→ YOUR OBJECTIVE: The answer is a stretch of the material below, returned exactly: the line containing "- ANT cells: 0", the line containing "- Layout Skew: 0.00815 ns", and all lines between.

→ RECORDS FOR THIS EXERCISE:
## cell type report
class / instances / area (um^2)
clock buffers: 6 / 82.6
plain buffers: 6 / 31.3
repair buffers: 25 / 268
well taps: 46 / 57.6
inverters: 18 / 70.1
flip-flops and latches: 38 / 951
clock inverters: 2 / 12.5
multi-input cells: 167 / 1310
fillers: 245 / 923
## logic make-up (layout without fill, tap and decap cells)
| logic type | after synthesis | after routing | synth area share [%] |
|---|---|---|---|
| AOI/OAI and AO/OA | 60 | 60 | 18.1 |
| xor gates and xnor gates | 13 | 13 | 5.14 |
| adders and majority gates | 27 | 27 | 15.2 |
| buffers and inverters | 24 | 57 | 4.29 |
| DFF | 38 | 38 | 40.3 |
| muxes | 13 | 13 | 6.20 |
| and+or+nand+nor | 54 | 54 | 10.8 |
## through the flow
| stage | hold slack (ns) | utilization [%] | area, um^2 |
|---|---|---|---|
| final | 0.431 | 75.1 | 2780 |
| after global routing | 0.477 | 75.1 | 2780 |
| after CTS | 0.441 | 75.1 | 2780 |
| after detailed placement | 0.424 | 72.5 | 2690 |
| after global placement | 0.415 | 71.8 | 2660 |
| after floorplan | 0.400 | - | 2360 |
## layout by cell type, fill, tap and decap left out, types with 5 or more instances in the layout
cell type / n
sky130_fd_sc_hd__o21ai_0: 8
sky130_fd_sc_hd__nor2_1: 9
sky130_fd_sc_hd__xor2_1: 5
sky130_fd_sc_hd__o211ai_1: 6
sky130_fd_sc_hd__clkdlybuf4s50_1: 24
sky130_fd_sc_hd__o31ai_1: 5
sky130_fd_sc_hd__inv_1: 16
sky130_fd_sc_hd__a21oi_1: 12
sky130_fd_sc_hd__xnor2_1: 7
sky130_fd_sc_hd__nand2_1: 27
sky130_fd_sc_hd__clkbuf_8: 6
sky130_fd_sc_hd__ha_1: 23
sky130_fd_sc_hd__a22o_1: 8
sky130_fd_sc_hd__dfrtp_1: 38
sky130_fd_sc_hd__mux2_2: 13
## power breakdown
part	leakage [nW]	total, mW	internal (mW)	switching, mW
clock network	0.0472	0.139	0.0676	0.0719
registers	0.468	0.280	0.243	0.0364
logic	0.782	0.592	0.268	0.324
### src/rtl/pll_dvfs_seq.sv
// Round-robin DVFS sequencer that runs gate -> program -> relock -> ungate on one core PLL at a time.
// Optional thermal capping of the applied divider is enabled with `define PLL_DVFS_THERMAL_CAP_EN.
module pll_dvfs_seq #(
  parameter int NUM_CORE          = 4,
  parameter int FB_DIV_WIDTH      = 12,
  parameter int TEMP_SENSOR_WIDTH = 10,
  parameter int RESET_FB_DIV      = 64,
  parameter int GATE_CYCLES       = 8,
  parameter int LOCK_TIMEOUT      = 1024,
  parameter int TEMP_LIMIT        = 900,
  parameter int FB_DIV_CAP        = 32
) (
  input  logic                                  clk_i,
  input  logic                                  arst_ni,
  input  logic [NUM_CORE-1:0]                   req_valid_i,
  input  logic [NUM_CORE*FB_DIV_WIDTH-1:0]      req_fb_div_i,
  output logic [NUM_CORE-1:0]                   req_ready_o,
  output logic [NUM_CORE*FB_DIV_WIDTH-1:0]      core_pll_fb_div_o,
  input  logic [NUM_CORE-1:0]                   core_pll_locked_i,
  output logic [NUM_CORE-1:0]                   core_clk_en_o,
  input  logic [NUM_CORE*TEMP_SENSOR_WIDTH-1:0] core_temp_i,
  output logic                                  busy_o,
  output logic                                  done_o,
  output logic [$clog2(NUM_CORE)-1:0]           done_id_o,
  output logic                                  done_err_o
);

  localparam int ID_W        = $clog2(NUM_CORE);
  localparam int CNT_MAX     = (LOCK_TIMEOUT > GATE_CYCLES) ? LOCK_TIMEOUT : GATE_CYCLES;
  localparam int CNT_W       = $clog2(CNT_MAX + 1);
  localparam int LOCK_IGNORE = 4;

  typedef enum logic [2:0] {ST_IDLE, ST_GATE, ST_PROG, ST_LOCK, ST_UNGATE} state_t;

  state_t                  state;
  logic [CNT_W-1:0]        cnt;
  logic [ID_W-1:0]         rr_ptr;
  logic [ID_W-1:0]         cur_id;
  logic [FB_DIV_WIDTH-1:0] cur_fb;
  logic [FB_DIV_WIDTH-1:0] fb_div_q [NUM_CORE];
  logic [FB_DIV_WIDTH-1:0] req_fb   [NUM_CORE];
  logic [NUM_CORE-1:0]     lock_p0, lock_p1;
  logic                    grant_vld;
  logic [ID_W-1:0]         grant_id;
  logic [ID_W-1:0]         scan_id;
  logic [FB_DIV_WIDTH-1:0] grant_fb;

  for (genvar c = 0; c < NUM_CORE; c++) begin : g_core
    assign req_fb[c] = req_fb_div_i[c*FB_DIV_WIDTH +: FB_DIV_WIDTH];
    assign core_pll_fb_div_o[c*FB_DIV_WIDTH +: FB_DIV_WIDTH] = fb_div_q[c];
  end

`ifdef PLL_DVFS_THERMAL_CAP_EN
  logic [TEMP_SENSOR_WIDTH-1:0] temp [NUM_CORE];

  for (genvar c = 0; c < NUM_CORE; c++) begin : g_temp
    assign temp[c] = core_temp_i[c*TEMP_SENSOR_WIDTH +: TEMP_SENSOR_WIDTH];
  end

  function automatic logic [FB_DIV_WIDTH-1:0] cap_fb_div(input logic [FB_DIV_WIDTH-1:0]      req,
                                                        input logic [TEMP_SENSOR_WIDTH-1:0] t);
    if (t >= TEMP_SENSOR_WIDTH'(TEMP_LIMIT) && req > FB_DIV_WIDTH'(FB_DIV_CAP))
      return FB_DIV_WIDTH'(FB_DIV_CAP);
    return req;
  endfunction

  assign grant_fb = cap_fb_div(req_fb[grant_id], temp[grant_id]);
`else
  logic unused_temp;

  assign grant_fb    = req_fb[grant_id];
  assign unused_temp = (^core_temp_i) ^ (TEMP_LIMIT != FB_DIV_CAP);
`endif

  // Round-robin scan from rr_ptr; held off during the done pulse so the next grant lands after it.
  always_comb begin
    grant_vld = 1'b0;
    grant_id  = '0;
    scan_id   = '0;
    if (state == ST_IDLE && !done_o) begin
      for (int i = 0; i < NUM_CORE; i++) begin
        scan_id = ID_W'((int'(rr_ptr) + i) % NUM_CORE);
        if (!grant_vld && req_valid_i[scan_id]) begin
          grant_vld = 1'b1;
          grant_id  = scan_id;
        end
      end
    end
  end

  always_comb begin
    req_ready_o = '0;
    if (grant_vld) req_ready_o[grant_id] = 1'b1;
  end

  assign busy_o = (state != ST_IDLE);

  // Lock synchroniser stage boundary: p0 may go metastable, p1 is the usable level.
  always_ff @(posedge clk_i or negedge arst_ni) begin
    if (!arst_ni) begin
      lock_p0 <= '0;
      lock_p1 <= '0;
    end else begin
      lock_p0 <= core_pll_locked_i;
      lock_p1 <= lock_p0;
    end
  end

  always_ff @(posedge clk_i or negedge arst_ni) begin
    if (!arst_ni) begin
      state         <= ST_IDLE;
      cnt           <= '0;
      rr_ptr        <= '0;
      cur_id        <= '0;
      cur_fb        <= '0;
      done_o        <= 1'b0;
      done_err_o    <= 1'b0;
      done_id_o     <= '0;
      core_clk_en_o <= '1;
      for (int c = 0; c < NUM_CORE; c++) fb_div_q[c] <= FB_DIV_WIDTH'(RESET_FB_DIV);
    end else begin
      done_o     <= 1'b0;
      done_err_o <= 1'b0;
      case (state)
        ST_IDLE: begin
          if (grant_vld) begin
            rr_ptr    <= ID_W'((int'(grant_id) + 1) % NUM_CORE);
            cur_id    <= grant_id;
            cur_fb    <= grant_fb;
            done_id_o <= grant_id;
            cnt       <= '0;
            if (grant_fb == '0) begin
              done_o     <= 1'b1;
              done_err_o <= 1'b1;
            end else if (grant_fb == fb_div_q[grant_id]) begin
              done_o <= 1'b1;
            end else begin
              state                   <= ST_GATE;
              core_clk_en_o[grant_id] <= 1'b0;
            end
          end
        end
        ST_GATE: begin
          if (cnt == CNT_W'(GATE_CYCLES - 1)) begin
            state <= ST_PROG;
            cnt   <= '0;
          end else begin
            cnt <= cnt + 1'b1;
          end
        end
        ST_PROG: begin
          fb_div_q[cur_id] <= cur_fb;
          state            <= ST_LOCK;
          cnt              <= '0;
        end
        ST_LOCK: begin
          cnt <= cnt + 1'b1;
          // Early synced lock samples may still reflect the old frequency, so they are skipped.
          if (cnt >= CNT_W'(LOCK_IGNORE) && lock_p1[cur_id]) begin
            state                 <= ST_UNGATE;
            core_clk_en_o[cur_id] <= 1'b1;
          end else if (cnt == CNT_W'(LOCK_TIMEOUT - 1)) begin
            state      <= ST_IDLE;
            done_o     <= 1'b1;
            done_err_o <= 1'b1;
          end
        end
        ST_UNGATE: begin
          state  <= ST_IDLE;
          done_o <= 1'b1;
        end
        default: state <= ST_IDLE;
      endcase
    end
  end

endmodule
--- src/rtl/pwm_pkg.sv ---
// Shared definitions for the PWM capture peripheral: register indices,
// CTRL/STATUS bit positions, FSM encoding and the default counter width.
package pwm_pkg;

  localparam int CNT_W_DEF = 16;

  localparam logic [1:0] REG_CTRL   = 2'd0;
  localparam logic [1:0] REG_PERIOD = 2'd1;
  localparam logic [1:0] REG_HIGH   = 2'd2;
  localparam logic [1:0] REG_EDGES  = 2'd3;

  localparam int BIT_EN    = 0;
  localparam int BIT_IE    = 1;
  localparam int BIT_VALID = 8;
  localparam int BIT_OVF   = 9;

  typedef enum logic [1:0] {
    ST_IDLE    = 2'd0,
    ST_ARM     = 2'd1,
    ST_MEAS_HI = 2'd2,
    ST_MEAS_LO = 2'd3
  } state_t;

endpackage

--- src/rtl/pwm_sync_edge.sv ---
// Multi-flop synchronizer for the asynchronous PWM input followed by a
// one-flop edge detector; rise/fall are single-cycle pulses.
module pwm_sync_edge #(
  parameter int SYNC_STAGES = 2
) (
  input  logic clk,
  input  logic rst,
  input  logic sig,
  output logic lvl,
  output logic rise,
  output logic fall
);

  logic [SYNC_STAGES-1:0] sync_p0;
  logic                   lvl_p1;

  always_ff @(posedge clk or negedge rst) begin
    if (!rst) begin
      sync_p0 <= '0;
      lvl_p1  <= 1'b0;
    end else begin
      sync_p0 <= {sync_p0[SYNC_STAGES-2:0], sig};
      lvl_p1  <= sync_p0[SYNC_STAGES-1];
    end
  end

  // Edge pulses compare the synchronized level against its one-cycle delay.
  assign lvl  = sync_p0[SYNC_STAGES-1];
  assign rise = lvl & ~lvl_p1;
  assign fall = ~lvl & lvl_p1;

endmodule

--- src/rtl/pwm_meter.sv ---
// PWM capture peripheral: measures period and high time of pwmIn in clk
// cycles and exposes CTRL/STATUS, PERIOD, HIGH and EDGES on a simple bus.
module pwm_meter
  import pwm_pkg::*;
#(
  parameter int CNT_W       = CNT_W_DEF,
  parameter int SYNC_STAGES = 2
) (
  input  logic        clk,
  input  logic        rst,
  input  logic        bSel,
  input  logic        bWrite,
  input  logic [1:0]  bAddr,
  input  logic [31:0] bWData,
  output logic [31:0] bRData,
  input  logic        pwmIn,
  output logic        irq
);

  // A measurement aborts one count before the counter would hit all-ones.
  function automatic logic at_limit(input logic [CNT_W-1:0] c);
    return c == ({CNT_W{1'b1}} - CNT_W'(1));
  endfunction

  logic             lvl, rise, fall;
  state_t           state, state_next;
  logic [CNT_W-1:0] cnt, cnt_next;
  logic [CNT_W-1:0] hi_shadow, hi_next;
  logic [CNT_W-1:0] period, high, edges;
  logic             en, ie, valid, ovf;
  logic             ctrl_wr, en_next, commit, sat;
  logic             unused_bits;

  pwm_sync_edge #(.SYNC_STAGES(SYNC_STAGES)) u_sync (
    .clk  (clk),
    .rst  (rst),
    .sig  (pwmIn),
    .lvl  (lvl),
    .rise (rise),
    .fall (fall)
  );

  assign unused_bits = ^{lvl, bWData[31:10], bWData[7:2]};
  assign ctrl_wr     = bSel && bWrite && (bAddr == REG_CTRL);
  // Looking at the written enable lets a disable win over a same-cycle commit.
  assign en_next     = ctrl_wr ? bWData[BIT_EN] : en;

  always_comb begin
    state_next = state;
    cnt_next   = cnt;
    hi_next    = hi_shadow;
    commit     = 1'b0;
    sat        = 1'b0;
    if (!en_next) begin
      state_next = ST_IDLE;
      cnt_next   = '0;
      hi_next    = '0;
    end else begin
      unique case (state)
        ST_IDLE: begin
          state_next = ST_ARM;
          cnt_next   = '0;
        end
        ST_ARM: begin
          if (rise) begin
            state_next = ST_MEAS_HI;
            cnt_next   = CNT_W'(1);
          end
        end
        ST_MEAS_HI: begin
          if (at_limit(cnt)) begin
            sat        = 1'b1;
            state_next = ST_ARM;
            cnt_next   = '0;
          end else begin
            cnt_next = cnt + CNT_W'(1);
            if (fall) begin
              hi_next    = cnt;
              state_next = ST_MEAS_LO;
            end
          end
        end
        ST_MEAS_LO: begin
          if (at_limit(cnt)) begin
            sat        = 1'b1;
            state_next = ST_ARM;
            cnt_next   = '0;
          end else if (rise) begin
            commit     = 1'b1;
            cnt_next   = CNT_W'(1);
            state_next = ST_MEAS_HI;
          end else begin
            cnt_next = cnt + CNT_W'(1);
          end
        end
        default: state_next = ST_IDLE;
      endcase
    end
  end

  always_ff @(posedge clk or negedge rst) begin
    if (!rst) begin
      state     <= ST_IDLE;
      cnt       <= '0;
      hi_shadow <= '0;
      en        <= 1'b0;
      ie        <= 1'b0;
      valid     <= 1'b0;
      ovf       <= 1'b0;
      period    <= '0;
      high      <= '0;
      edges     <= '0;
    end else begin
      state     <= state_next;
      cnt       <= cnt_next;
      hi_shadow <= hi_next;
      if (ctrl_wr) begin
        en <= bWData[BIT_EN];
        ie <= bWData[BIT_IE];
      end
      // Flag set has priority over a write-1-to-clear in the same cycle.
      valid <= commit | (valid & ~(ctrl_wr & bWData[BIT_VALID]));
      ovf   <= sat    | (ovf   & ~(ctrl_wr & bWData[BIT_OVF]));
      if (commit) begin
        period <= cnt;
        high   <= hi_shadow;
      end
      if (ctrl_wr && bWData[BIT_EN] && !en) edges <= '0;
      else if (commit)                      edges <= edges + CNT_W'(1);
    end
  end

  always_comb begin
    bRData = '0;
    if (bSel) begin
      unique case (bAddr)
        REG_CTRL: begin
          bRData[BIT_EN]    = en;
          bRData[BIT_IE]    = ie;
          bRData[BIT_VALID] = valid;
          bRData[BIT_OVF]   = ovf;
        end
        REG_PERIOD: bRData = 32'(period);
        REG_HIGH:   bRData = 32'(high);
        REG_EDGES:  bRData = 32'(edges);
        default:    bRData = '0;
      endcase
    end
  end

  assign irq = valid && ie;

endmodule
--- config.mk ---
export PLATFORM = sky130hd
export DESIGN_NAME = pwm_meter
export DESIGN_NICKNAME = d
export VERILOG_FILES = /design/src/rtl/pwm_pkg.sv /design/src/rtl/pwm_sync_edge.sv /design/src/rtl/pwm_meter.sv
export SDC_FILE = /design/constraint.sdc
export NUM_CORES = 1
export LEC_CHECK = 0
export CAP_MARGIN = 20
export CORE_MARGIN = 2
export CORE_UTILIZATION = 30
export CTS_CLUSTER_SIZE = 24
export DETAILED_ROUTE_END_ITERATION = 16
export SLEW_MARGIN = 40
export SYNTH_ARGS = -nofsm -noshare
export SYNTH_HDL_FRONTEND = slang
export SYNTH_SLANG_ARGS = --single-unit
export TNS_END_PERCENT = 5
--- constraint.sdc ---
create_clock -name clk -period 2.7 [get_ports clk]
set_input_delay 0.675 -clock clk [delete_from_list [all_inputs] [get_ports clk]]
set_output_delay 0.675 -clock clk [all_outputs]
set_load 0.02 [all_outputs]
==> impl_results.md <==
- Period minus WS final: around 2.6 ns
- CTS buffer count: 9
- Clock transition at path regs: 0.07 ns
- # nets final: 501
- Crit path max fanout: 6
- Die area: 16000 sq um
- Switching share of total power: 29.4%
- Yosys top cell area share: 49.4%
- Reg2reg setup slack: ~0.4 ns
- Crit path launch type: input pin
- Internal Power: around 2.3 mW
- F_max: 380 MHz
- Final HPWL DP: 7560 um
- Worst path slowest cell: mux2_2
- Ports: 72
- RSZ-0062 raised after global routing: false
- Area of the multi-input gates: 2130 sq um
- Max-slew violations: 0
- Final setup violating endpoints: 0
- Gpl congestion: 0.767
- Clock tree from TritonCTS: done
- Routed wire length: 11000 um
- Clk root buf: clkbuf_16
- Total global-route track usage: between 10% and 20%
- Initial core utilization: between 30 and 40%
- DRT Pass-1 Iters: 4
- Synthesis Warnings: 0
- Status: completed
- Critical Path AT: 1.96 ns
- Main area contributors after synthesis: dfrtp_1 49%, mux2_2 11%, buf_4 3.2%, a22o_1 3.1%, xnor2_1 2.5%
- Async SR Flop Fraction: 100%
- Drt first-iter violations: 327
- Hold_buf cts: 0
- Site row count: 44
- Vias: 3323
- Max incr delay on CP: 0.34 ns
- Worst Hold Class: in -> async
- Die span in y: between 100 and 150 um
- Routed len/inst: 17.0 um
- Setup TNS: 0 ns
- PortBufs: 27
- Post-synth top area cell: dfrtp_1
- Largest net degree at the start of global routing: 46
- Dpl ws: -0.585 ns
- Drt drc: 0
- First-pass GRT wire length: 17900 um
- Worst vdd ir: between 0.3 and 0.4 mV
- Die X: 127 um
- Yosys cell types: 50
- Layout area overhead: 22.5%
- Std-Cell Core Area: around 15000 sq um
- ANT cells: 0
- Cell Chain, Critical Path: clkdlybuf4s15_2 > buf_6 > mux2_2 > a22oi_1 > nor2b_1 > clkdlybuf4s15_1
- Register area share after synthesis: between 40% and 50%
- Most frequent cell after synthesis: dfrtp_1
- Layout Skew: 0.00815 ns
- Seq. cell area: 2230 sq um
- Share of cells above drive strength 1: 30.0%
- Period utilisation layout: 97.6%
- CP endpoint kind: output pin
- Worst Tran Pin Value: 0.634 ns
- Clk Latency, worst-skew pair: 0.35 ns
- Worst Setup Slack, final: 0.0651 ns
- Rel. slew slack: 57.2%
- Final hold vios: 0
- Sequential Power Share: approximately 48%
- Avg Cell Area, Syn: 11.2 sq um
- Antenna Nets Post-Route: 0
- Number of global-route vias before repair: 3386
- Worst EP required: just over 2 ns
- WS Path Type: in -> out
- #FFs+latches synth: 89
- Global route total overflow: 0
- Top post-synthesis cells by count: 89 x dfrtp_1, 43 x mux2_2, 26 x nand2_1
- CTS sink count: 89
- Mapped cell area: 4510 sq um
- Clock power share: 36.8%
- Post-synth EDFFs: 0
- H-tree levels: 3
- Clock Path Buffers: 2
- Switching power: 954 uW
- Filler cell count: 1375
- PD cells: between 500 and 600 nW/um^2
- Initial antenna violation count: 0
- Top FF cell, synth: dfrtp_1
- Synth Instances: 403
- Drt via density: 5.13
- Logic pwr share: 15.6%
- Max Cap Viol: 0
- Pleak: 2.44 nW
## placed cells by master (no fill, tap or decap), types with 3 or more instances in the layout
cell             count
dfrtp_1             89
mux2_2              43
buf_4               35
nand2_1             26
nand3_1             21
nor2_1              20
a22o_1              16
conb_1              16
nor2b_1             13
xnor2_1             13
a21oi_1             12
a22oi_1             11
inv_1                9
clkbuf_16            9
nor4_1               8
nand4_1              7
clkdlybuf4s50_1      7
buf_6                7
nor3_1               6
clkdlybuf4s15_2      6
o21ai_0              5
mux4_2               4
mux2i_1              4
or3_1                4
and3_1               4
o311ai_0             4
clkdlybuf4s15_1      4
and2_4               3
a21o_1               3
and4_1               3
ha_1                 3
buf_12               3
## area by class of cell
| type | instances | area share, % |
|---|---|---|
| Clock buffer | 9 | 4.08 |
| Clock inverter | 7 | 0.974 |
| Inverter | 9 | 0.611 |
| Multi-Input combinational cell | 282 | 38.6 |
| Sequential cell | 89 | 40.3 |
| Tap cell | 184 | 4.17 |
| Timing Repair Buffer | 68 | 11.3 |
## state kept, by name (all words and copies together), names as in the netlist, 2 cells and up
register and count:
edges 16, u_sync.sync_p0 2, hi_shadow 16, cnt 16
state 2, high 16, period 16
## stage by stage
| stage | cells | cell area [sq um] | hold WS [ns] | power [mW] | utilization [%] |
|---|---|---|---|---|---|
| after floorplan | 418 | 4570 | 0.331 | 1.86 | - |
| after global placement | 629 | 5160 | 0.332 | 2.05 | 35.3 |
| after CTS | 647 | 5500 | 0.338 | 3.28 | 37.7 |
| after global routing | 648 | 5530 | 0.350 | 3.40 | 37.9 |
| final | 648 | 5530 | 0.309 | 3.25 | 37.9 |
| after detailed placement | 629 | 5160 | 0.336 | 2.07 | 35.4 |
## worst paths after layout
path,cells after the start,from,endpoint
max,6,bAddr[1],bRData[14]
min,1,rst,hi_shadow[4]
max reg2reg,5,cnt[1],hi_shadow[11]
min reg2reg,0,u_sync.sync_p0[0],u_sync.sync_p0[1]
max in group asynchronous,2,rst,high[11]
min in group clk,0,u_sync.sync_p0[0],u_sync.sync_p0[1]
## timing repair
action | 4_1_cts | 5_1_grt
pin swaps | 3 | 2
buffers inserted | 1 | 1
resized for setup | 64 | 9
endpoints found under the setup margin | 65 | 44
cloned | 1 | 0
## metal layers
metal  global-route usage, %  routed length [um]  part of all wire [%]  vias up
met4                    6.01                 242                   2.2        0
met1                    18.6                5000                    45     1690
met5                       0                   0                     0        -
li1                        -                   -                     -     1542
met3                    3.16                 509                   4.6       17
met2                    22.9                5250                    48       74
## cells by family after synthesis
| kind of cell | share of synthesized area (%) |
|---|---|
| and+or+nand+nor | 16.5 |
| DFF | 49.4 |
| AOI/OAI and AO/OA | 10.1 |
| muxes | 14.8 |
| buffers and inverters | 5.91 |
| xor gates and xnor gates | 2.52 |
| adders and majority gates | 0.832 |
| other | 0.0831 |
## power groups by stage
stage                     logic, mW  clock network, mW  registers (mW)
final                         0.508               1.20            1.55
after CTS                     0.513               1.22            1.54
after global placement        0.488                  0            1.56
after global routing          0.562               1.28            1.56
after floorplan               0.333                  0            1.53
after detailed placement      0.503                  0            1.56
## critical path, delay by kind of cell
family          cells  cell delay (ns)
simple gates        1             0.06
mux                 1             0.34
compound gates      1             0.19
buf+inv             3             0.69
Power figures use the tool's default switching activity.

→ SOLUTION:
- ANT cells: 0
- Cell Chain, Critical Path: clkdlybuf4s15_2 > buf_6 > mux2_2 > a22oi_1 > nor2b_1 > clkdlybuf4s15_1
- Register area share after synthesis: between 40% and 50%
- Most frequent cell after synthesis: dfrtp_1
- Layout Skew: 0.00815 ns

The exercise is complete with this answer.